Evden aceleyle çıkmıştım. Sena iyi değilim, lütfen bana gel yazılı bir mesaj göndermişti. İçimi büyük bir korku sarmıştı.
O kızı sevmiştim, alışmıştım ve arkadaş olarak seçmiştim.
İçimde kötü bir his vardı ve bundan korkuyordum.
Daha çabuk gitmek adına minibüse binmiştim.
-
Kapıyı açtığında, Sena'yı ağlamış görmeyi beklemiyordum. İçeri panikle girdim.
'' Neler oluyor, çok korkuttun beni! ''
O kadar hızlı konuşuyordum ki beni anlamamıştır bile.

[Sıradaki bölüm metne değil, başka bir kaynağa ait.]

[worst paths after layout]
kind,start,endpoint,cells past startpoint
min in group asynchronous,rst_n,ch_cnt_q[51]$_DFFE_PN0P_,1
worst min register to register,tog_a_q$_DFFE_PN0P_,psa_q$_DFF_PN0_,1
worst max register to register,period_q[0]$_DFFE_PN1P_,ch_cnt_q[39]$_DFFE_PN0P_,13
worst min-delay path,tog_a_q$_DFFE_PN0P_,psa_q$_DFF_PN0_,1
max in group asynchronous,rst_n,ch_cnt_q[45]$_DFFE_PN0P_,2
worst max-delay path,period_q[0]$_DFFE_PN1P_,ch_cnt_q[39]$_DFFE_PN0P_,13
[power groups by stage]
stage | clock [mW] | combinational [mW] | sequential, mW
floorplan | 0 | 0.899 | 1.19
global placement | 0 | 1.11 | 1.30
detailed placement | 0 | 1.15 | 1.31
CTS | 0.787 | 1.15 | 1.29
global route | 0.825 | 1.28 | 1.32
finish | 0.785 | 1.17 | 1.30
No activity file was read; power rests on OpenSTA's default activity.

'' Mert, tatile gitmiş. 3 hafta burada yok! ''
Duyduklarım, beni adeta çılgına çevirmişti! Sahiden bu salakça neden yüzünden mi kendini bu kadar paralıyordu!
'' Seni cidden, öldüreceğim! ''
Sinirle koşturmaya başlamıştım, o da benden kaçıyordu. Eh, dayak yiyeceğini anlamıştı. O önde ben arkada evin tüm odalarını turluyorduk. Sinirden, yüzüm kızarmıştı resmen.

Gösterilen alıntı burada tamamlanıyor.